Data items
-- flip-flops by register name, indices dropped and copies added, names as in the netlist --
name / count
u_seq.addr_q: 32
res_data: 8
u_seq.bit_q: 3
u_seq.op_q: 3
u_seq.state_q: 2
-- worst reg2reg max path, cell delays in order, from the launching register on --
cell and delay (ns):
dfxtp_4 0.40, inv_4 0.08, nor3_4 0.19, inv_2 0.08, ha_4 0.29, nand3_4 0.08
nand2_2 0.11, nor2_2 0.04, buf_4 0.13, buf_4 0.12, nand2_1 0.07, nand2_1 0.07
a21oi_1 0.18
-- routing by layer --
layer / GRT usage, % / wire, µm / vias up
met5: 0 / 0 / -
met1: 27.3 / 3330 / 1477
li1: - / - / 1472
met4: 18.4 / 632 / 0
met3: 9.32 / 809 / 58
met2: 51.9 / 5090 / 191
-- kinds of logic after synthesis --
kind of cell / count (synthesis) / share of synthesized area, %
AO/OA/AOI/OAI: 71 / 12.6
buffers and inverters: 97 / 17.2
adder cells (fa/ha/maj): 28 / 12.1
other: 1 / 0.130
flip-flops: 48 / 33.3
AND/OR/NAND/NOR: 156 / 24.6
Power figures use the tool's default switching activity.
===== config.mk =====
export PLATFORM = sky130hd
export DESIGN_NAME = sysctl_regblk
export DESIGN_NICKNAME = d
export VERILOG_FILES = /design/src/rtl/sysctl_pkg.sv /design/src/rtl/sysctl_rst_sync.sv /design/src/rtl/sysctl_decode.sv /design/src/rtl/sysctl_ctrl_regs.sv /design/src/rtl/sysctl_rdmux.sv /design/src/rtl/sysctl_regblk.sv
export SDC_FILE = /design/constraint.sdc
export NUM_CORES = 1
export LEC_CHECK = 0
export BUFFER_PORTS_ARGS = -buffer_cell sky130_fd_sc_hd__buf_2
export CAP_MARGIN = 10
export CELL_PAD_IN_SITES_DETAIL_PLACEMENT = 1
export CELL_PAD_IN_SITES_GLOBAL_PLACEMENT = 2
export CORE_UTILIZATION = 29
export CTS_BUF_LIST = sky130_fd_sc_hd__clkbuf_16
export CTS_CLUSTER_DIAMETER = 30
export DETAILED_ROUTE_END_ITERATION = 7
export PLACE_DENSITY = 0.86
export SETUP_SLACK_MARGIN = 0.02
export SYNTH_ARGS = -nofsm -noshare
export SYNTH_HDL_FRONTEND = slang
export SYNTH_SLANG_ARGS = --single-unit

===== constraint.sdc =====
create_clock -name clk -period 0.88 [get_ports clk]
set_input_delay 0.044 -clock clk [delete_from_list [all_inputs] [get_ports clk]]
set_output_delay 0.044 -clock clk [all_outputs]
set_load 0.02 [all_outputs]

===== src/rtl/sysctl_pkg.sv =====
package sysctl_pkg;

  localparam int unsigned ADDR_W = 16;
  localparam int unsigned DATA_W = 8;
  localparam int unsigned CACHE_W = 4;

  // Port addresses: behaviour depends on them, so they are fixed here.
  localparam logic [ADDR_W-1:0] PA_MODE    = 16'h0092;
  localparam logic [ADDR_W-1:0] PA_CPUCFG  = 16'h0800;
  localparam logic [ADDR_W-1:0] PA_FEAT    = 16'h0802;
  localparam logic [ADDR_W-1:0] PA_STAT    = 16'h0803;
  localparam logic [ADDR_W-1:0] PA_LAMP    = 16'h0808;
  localparam logic [ADDR_W-1:0] PA_EQUIP   = 16'h080C;
  localparam logic [ADDR_W-1:0] PA_LOCK1   = 16'h0810;
  localparam logic [ADDR_W-1:0] PA_LOCK2   = 16'h0812;
  localparam logic [ADDR_W-1:0] PA_KEYLOCK = 16'h0818;
  localparam logic [ADDR_W-1:0] PA_CACHE   = 16'h081C;
  localparam logic [ADDR_W-1:0] PA_L2STAT  = 16'h0823;
  localparam logic [ADDR_W-1:0] PA_MAPTYPE = 16'h0850;

  // Fixed identity bytes
  localparam logic [DATA_W-1:0] ID_CPUCFG  = 8'hEF;
  localparam logic [DATA_W-1:0] ID_FEAT    = 8'hAD;
  localparam logic [DATA_W-1:0] ID_STAT    = 8'hE0;
  localparam logic [DATA_W-1:0] ID_EQUIP   = 8'h3C;
  localparam logic [DATA_W-1:0] ID_EXTFEAT = 8'h39;
  localparam logic [DATA_W-1:0] ID_KEYLOCK = 8'h00;
  localparam logic [DATA_W-1:0] ID_L2STAT  = 8'h03;
  localparam logic [DATA_W-1:0] RD_DEFAULT = 8'hFF;

  // One bit per decoded port; at most one is set.
  typedef struct packed {
    logic mode;
    logic cpucfg;
    logic feat;
    logic stat;
    logic lamp;
    logic equip;
    logic lock1;
    logic lock2;
    logic keylock;
    logic cache;
    logic l2stat;
    logic maptype;
  } port_sel_t;

  // Live control state
  typedef struct packed {
    logic               rst_req;
    logic               le;
    logic               lamp;
    logic [CACHE_W-1:0] cache;
    logic               contig;
  } ctl_state_t;

endpackage


===== src/rtl/sysctl_rst_sync.sv =====
module sysctl_rst_sync #(
  parameter int unsigned STAGES = 2
) (
  input  logic clk,
  input  logic rst_n,
  output logic rst_n_sync
);

  logic [STAGES-1:0] sync_q;

  always_ff @(posedge clk or negedge rst_n) begin
    if (!rst_n) begin
      sync_q <= '0;
    end else begin
      sync_q <= {sync_q[STAGES-2:0], 1'b1};
    end
  end

  assign rst_n_sync = sync_q[STAGES-1];

endmodule


===== src/rtl/sysctl_decode.sv =====
module sysctl_decode
  import sysctl_pkg::*;
(
  input  logic [ADDR_W-1:0] addr,
  output port_sel_t         sel
);

  always_comb begin
    sel         = '0;
    sel.mode    = (addr == PA_MODE);
    sel.cpucfg  = (addr == PA_CPUCFG);
    sel.feat    = (addr == PA_FEAT);
    sel.stat    = (addr == PA_STAT);
    sel.lamp    = (addr == PA_LAMP);
    sel.equip   = (addr == PA_EQUIP);
    sel.lock1   = (addr == PA_LOCK1);
    sel.lock2   = (addr == PA_LOCK2);
    sel.keylock = (addr == PA_KEYLOCK);
    sel.cache   = (addr == PA_CACHE);
    sel.l2stat  = (addr == PA_L2STAT);
    sel.maptype = (addr == PA_MAPTYPE);
  end

endmodule


===== src/rtl/sysctl_ctrl_regs.sv =====
module sysctl_ctrl_regs
  import sysctl_pkg::*;
(
  input  logic              clk,
  input  logic              rst_n,
  input  logic              wr_en,
  input  port_sel_t         sel,
  input  logic [DATA_W-1:0] wdata,
  output ctl_state_t        state,
  output logic              lock1_pls,
  output logic              lock2_pls
);

  ctl_state_t state_q, state_d;
  logic       mode_en, lamp_en, cache_en, map_en;
  logic       lock1_q, lock1_d, lock2_q, lock2_d;

  // Clock enables, one per register
  assign mode_en  = wr_en & sel.mode;
  assign lamp_en  = wr_en & sel.lamp;
  assign cache_en = wr_en & sel.cache;
  assign map_en   = wr_en & sel.maptype;

  // Next state
  always_comb begin
    state_d         = state_q;
    state_d.rst_req = wdata[0];
    state_d.le      = wdata[1];
    state_d.lamp    = wdata[0];
    state_d.cache   = wdata[CACHE_W-1:0];
    state_d.contig  = wdata[0];
    lock1_d         = wr_en & sel.lock1;
    lock2_d         = wr_en & sel.lock2;
  end

  // Registers
  always_ff @(posedge clk or negedge rst_n) begin
    if (!rst_n) begin
      state_q <= '0;
      lock1_q <= 1'b0;
      lock2_q <= 1'b0;
    end else begin
      if (mode_en) begin
        state_q.rst_req <= state_d.rst_req;
        state_q.le      <= state_d.le;
      end
      if (lamp_en) begin
        state_q.lamp <= state_d.lamp;
      end
      if (cache_en) begin
        state_q.cache <= state_d.cache;
      end
      if (map_en) begin
        state_q.contig <= state_d.contig;
      end
      lock1_q <= lock1_d;
      lock2_q <= lock2_d;
    end
  end

  assign state     = state_q;
  assign lock1_pls = lock1_q;
  assign lock2_pls = lock2_q;

  AST_ENDIAN_LOAD: assert property (@(posedge clk) disable iff (!rst_n)
    (wr_en && sel.mode) |=> (state_q.le == $past(wdata[1]) && state_q.rst_req == $past(wdata[0])));
  AST_LAMP_HOLD: assert property (@(posedge clk) disable iff (!rst_n)
    !(wr_en && sel.lamp) |=> $stable(state_q.lamp));
  AST_LOCK_EXCL: assert property (@(posedge clk) disable iff (!rst_n)
    !(lock1_q && lock2_q));
  AST_LOCK1_CAUSE: assert property (@(posedge clk) disable iff (!rst_n)
    $rose(lock1_q) |-> $past(wr_en));
  AST_CACHE_HOLD: assert property (@(posedge clk) disable iff (!rst_n)
    !(wr_en && sel.cache) |=> $stable(state_q.cache));
  AST_MAP_HOLD: assert property (@(posedge clk) disable iff (!rst_n)
    !(wr_en && sel.maptype) |=> $stable(state_q.contig));

endmodule


===== src/rtl/sysctl_rdmux.sv =====
module sysctl_rdmux
  import sysctl_pkg::*;
(
  input  logic              clk,
  input  logic              rst_n,
  input  logic              rd_en,
  input  port_sel_t         sel,
  input  ctl_state_t        state,
  output logic [DATA_W-1:0] rdata
);

  logic [DATA_W-1:0] rdata_q, rdata_d;

  // Next read value; the lock ports are write-only except 0x810,
  // which reads as the extended feature byte.
  always_comb begin
    rdata_d = RD_DEFAULT;
    unique case (1'b1)
      sel.mode:    rdata_d = {{(DATA_W-2){1'b0}}, state.le, 1'b0};
      sel.cpucfg:  rdata_d = ID_CPUCFG;
      sel.feat:    rdata_d = ID_FEAT;
      sel.stat:    rdata_d = ID_STAT;
      sel.equip:   rdata_d = ID_EQUIP;
      sel.lock1:   rdata_d = ID_EXTFEAT;
      sel.keylock: rdata_d = ID_KEYLOCK;
      sel.cache:   rdata_d = {{(DATA_W-CACHE_W){1'b0}}, state.cache};
      sel.l2stat:  rdata_d = ID_L2STAT;
      sel.maptype: rdata_d = {{(DATA_W-1){1'b0}}, state.contig};
      default:     rdata_d = RD_DEFAULT;
    endcase
  end

  always_ff @(posedge clk or negedge rst_n) begin
    if (!rst_n) begin
      rdata_q <= '0;
    end else if (rd_en) begin
      rdata_q <= rdata_d;
    end
  end

  assign rdata = rdata_q;

  AST_RDATA_HOLD: assert property (@(posedge clk) disable iff (!rst_n)
    !rd_en |=> $stable(rdata_q));
  AST_UNDEC_READ: assert property (@(posedge clk) disable iff (!rst_n)
    (rd_en && sel == '0) |=> rdata_q == RD_DEFAULT);
  AST_MODE_READ: assert property (@(posedge clk) disable iff (!rst_n)
    (rd_en && sel.mode) |=> rdata_q == {6'b0, $past(state.le), 1'b0});

endmodule
`src/rtl/pic_pkg.sv`:
```
package pic_pkg;

    typedef enum logic [1:0] {
        REG_PEND = 2'd0,
        REG_MASK = 2'd1,
        REG_SERV = 2'd2,
        REG_CFG  = 2'd3
    } reg_sel_e;

endpackage

```
`src/rtl/pic_first_set.sv`:
```
module pic_first_set #(
    parameter int N_BITS = 8,
    localparam int IW = $clog2(N_BITS)
) (
    input  logic [N_BITS-1:0] bits_in,
    output logic              found,
    output logic [IW-1:0]     idx
);
    // lowest index wins: scan from the top so the last hit is the lowest
    always_comb begin
        found = 1'b0;
        idx   = '0;
        for (int i = N_BITS - 1; i >= 0; i--) begin
            if (bits_in[i]) begin
                found = 1'b1;
                idx   = IW'(i);
            end
        end
    end
endmodule

```
`src/rtl/pic_req_next.sv`:
```
module pic_req_next #(
    parameter int N_LINES = 8
) (
    input  logic [N_LINES-1:0] lines_now,
    input  logic [N_LINES-1:0] lines_prev,
    input  logic [N_LINES-1:0] pend_cur,
    input  logic [N_LINES-1:0] grant_clr,
    input  logic               level_mode,
    output logic [N_LINES-1:0] pend_nxt
);
    for (genvar g = 0; g < N_LINES; g++) begin : g_line
        logic rise;
        assign rise = lines_now[g] & ~lines_prev[g];
        assign pend_nxt[g] = level_mode ? lines_now[g]
                                        : ((pend_cur[g] & ~grant_clr[g]) | rise);
    end
endmodule

```
`src/rtl/prio_irq_ctrl.sv`:
```
module prio_irq_ctrl
    import pic_pkg::*;
#(
    parameter int N_LINES = 8,
    localparam int IW = $clog2(N_LINES)
) (
    input  logic               clk,
    input  logic               rst_n,
    input  logic [N_LINES-1:0] irq_lines,
    input  logic               cfg_we,
    input  logic [1:0]         cfg_addr,
    input  logic [N_LINES-1:0] cfg_wdata,
    output logic [N_LINES-1:0] cfg_rdata,
    input  logic               ack,
    output logic               int_req,
    output logic [IW-1:0]      vector
);
    typedef struct packed {
        logic [N_LINES-1:0] pend;
        logic [N_LINES-1:0] serv;
        logic [N_LINES-1:0] mask;
        logic [N_LINES-1:0] prev;
        logic               level;
        logic [IW-1:0]      vec;
    } state_t;

    state_t st_d, st_q;

    logic [N_LINES-1:0] pend_q, serv_q, mask_q;
    logic               level_q;
    assign pend_q  = st_q.pend;
    assign serv_q  = st_q.serv;
    assign mask_q  = st_q.mask;
    assign level_q = st_q.level;

    logic [N_LINES-1:0] live_req;
    logic               live_any, serv_any;
    logic [IW-1:0]      live_idx, serv_idx;
    logic               grant, eoi;
    logic [N_LINES-1:0] grant_oh, eoi_oh, pend_nxt;

    assign live_req = pend_q & ~mask_q;

    pic_first_set #(.N_BITS(N_LINES)) u_live (
        .bits_in(live_req), .found(live_any), .idx(live_idx)
    );
    pic_first_set #(.N_BITS(N_LINES)) u_serv (
        .bits_in(serv_q), .found(serv_any), .idx(serv_idx)
    );

    assign int_req  = live_any && (!serv_any || (live_idx < serv_idx));
    assign grant    = ack && int_req;
    assign grant_oh = grant ? (N_LINES'(1) << live_idx) : '0;
    assign eoi      = cfg_we && (cfg_addr == REG_SERV);
    assign eoi_oh   = (eoi && serv_any) ? (N_LINES'(1) << serv_idx) : '0;

    pic_req_next #(.N_LINES(N_LINES)) u_req (
        .lines_now (irq_lines),
        .lines_prev(st_q.prev),
        .pend_cur  (pend_q),
        .grant_clr (grant_oh),
        .level_mode(level_q),
        .pend_nxt  (pend_nxt)
    );

    always_comb begin
        st_d      = st_q;
        st_d.pend = pend_nxt;
        st_d.prev = irq_lines;
        st_d.serv = (serv_q & ~eoi_oh) | grant_oh;
        if (grant) begin
            st_d.vec = live_idx;
        end
        if (cfg_we && (cfg_addr == REG_MASK)) begin
            st_d.mask = cfg_wdata;
        end
        if (cfg_we && (cfg_addr == REG_CFG)) begin
            st_d.level = cfg_wdata[0];
        end
    end

    always_ff @(posedge clk or negedge rst_n) begin
        if (!rst_n) begin
            st_q <= '0;
        end else begin
            st_q <= st_d;
        end
    end

    always_comb begin
        unique case (cfg_addr)
            REG_PEND: cfg_rdata = pend_q;
            REG_MASK: cfg_rdata = mask_q;
            REG_SERV: cfg_rdata = serv_q;
            default:  cfg_rdata = {{(N_LINES-1){1'b0}}, level_q};
        endcase
    end

    assign vector = st_q.vec;
endmodule

```
`config.mk`:
```
export PLATFORM = sky130hd
export DESIGN_NAME = prio_irq_ctrl
export DESIGN_NICKNAME = d
export VERILOG_FILES = /design/src/rtl/pic_pkg.sv /design/src/rtl/pic_first_set.sv /design/src/rtl/pic_req_next.sv /design/src/rtl/prio_irq_ctrl.sv
export SDC_FILE = /design/constraint.sdc
export NUM_CORES = 1
export LEC_CHECK = 0
export BUFFER_PORTS_ARGS = -buffer_cell sky130_fd_sc_hd__buf_2
export CORE_ASPECT_RATIO = 0.7
export CORE_MARGIN = 3
export CORE_UTILIZATION = 40
export CTS_CLUSTER_DIAMETER = 50
export CTS_CLUSTER_SIZE = 12
export DETAILED_ROUTE_END_ITERATION = 10
export GPL_TIMING_DRIVEN = 0
export PLACE_DENSITY_LB_ADDON = 0.05
export SYNTH_ARGS = -nofsm -noshare
export SYNTH_HDL_FRONTEND = slang
export SYNTH_SLANG_ARGS = --single-unit
```
`constraint.sdc`:
```
create_clock -name clk -period 2.4 [get_ports clk]
set_input_delay 0.24 -clock clk [delete_from_list [all_inputs] [get_ports clk]]
set_output_delay 0.24 -clock clk [all_outputs]
set_load 0.05 [all_outputs]
```
==> metrics.yaml, run 1 <==
sta:
  maxSlewHeadroom: 0.461
  fmax_mhz: 391
  clock-skew-final_ps: 2.60
  setup_viol: 4
  worst_pin_slew_ps: 808
  slew_viol_final: 0
  fin_crit_sh: 1.07
  fin_setup_tns_ps: -479
  finalCriticalPeriod_ps: 2560
  rsz0062_at_grt: "yes"
  setup_ws_ps: -157
  finalHoldViolations: 0
route:
  vias: 1670
  antenna_left: 0
  viasPerCell: 5.46
  first_pass_iters: 4
  drt_iter0_markers: 86
  routed_wl_um: 5050
  drc_errors: 0
  avgRoutedWirePerCell_um: 16.5
critical_path:
  worstSetupEndpointType: "register"
  reg2reg_depth: 9
  critPathArrivalTime_ps: 2740
  critPathLaunchType: "register"
  path_buf_inv: 0
  critPathKind: "register to register"
  r2r_slack_ps: -160
  r2r-end: "pend_q[4]"
  critPathSlowestCell: "dfrtp_1"
  crit_family: "simple AND/OR/NAND/NOR gates"
  path_cells: "or2_4 -> or3_4 -> nand2_4 -> ha_4 -> o21a_1 -> o22a_1 -> a21o_1 -> or3_4 -> a32o_1"
  cp_max_fo: 4
  cp.required_ps: 2590
  critPathMaxStageDelay_ps: 390
  r2r_start: "serv_q[5]"
  worst_path_most_repeated_cell: "or3_4"
floorplan:
  dieArea_um2: 5550
  die_h_um: 63.3
  rows: 20
  core-area_um2: 4430
  ios: 34
  initial_core_util: 0.423
  die_w_um: 87.8
global_route:
  grt.overflow.total: 0
  grt_pass1_wl_um: 8430
  grt_start_max_net_pins: 37
  grt_pass1_vias: 1702
  antenna_found_initial: 0
  grt_usage: 0.202
placement:
  dp_hpwl_um: 3550
  io_buffers: 33
  placedCellCount: 284
  place_congestion: 0.843
  placed_area_um2: 2110
  dp_slack_ps: -430
cells_and_area:
  instances_no_fill: 306
  n_antenna_cell: 0
  nNetsFinal: 274
  layout-area-overhead-vs-synth_pct: 33.3
  final_area_um2: 2500
  layout-drive-gt1-share: 0.394
status:
  status: "finished, violations left"
  violations: "negative setup slack"
clock_tree:
  clk_latency_ps: 290
  cts_buffers: 5
  clk_path_buf_depth: 2
  cts_tree: "yes"
  htreeDepth: 2
  clk_pin_slew_ps: 70
  root_buffer: "clkbuf_8"
  cts_hold_buffers: 0
  cts_sinks: 36
yosys:
  yosys_warnings: 0
  ys_seq_area_frac: 0.481
  ys_types: 30
  ys_ff_latch: 36
  syn_inst: 196
  synthesis.area_um2: 1870
  syn_area_per_cell_um2: 9.56
  syn_nets: 220
min_path:
  hold_path_class: "input pin to async pin"
pwr:
  p_leak_uw: 0.00116
  p_per_area_nw_per_um2: 1330
  ir_drop_mv: 0.445
job:
  maxCapViolations: 0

## Exercise brief
What is needed is an exact copy of the entries from their first line down to the line with "a21oi_1 0.18", that line included, and nothing beyond it.

## Expected answer
-- flip-flops by register name, indices dropped and copies added, names as in the netlist --
name / count
u_seq.addr_q: 32
res_data: 8
u_seq.bit_q: 3
u_seq.op_q: 3
u_seq.state_q: 2
-- worst reg2reg max path, cell delays in order, from the launching register on --
cell and delay (ns):
dfxtp_4 0.40, inv_4 0.08, nor3_4 0.19, inv_2 0.08, ha_4 0.29, nand3_4 0.08
nand2_2 0.11, nor2_2 0.04, buf_4 0.13, buf_4 0.12, nand2_1 0.07, nand2_1 0.07
a21oi_1 0.18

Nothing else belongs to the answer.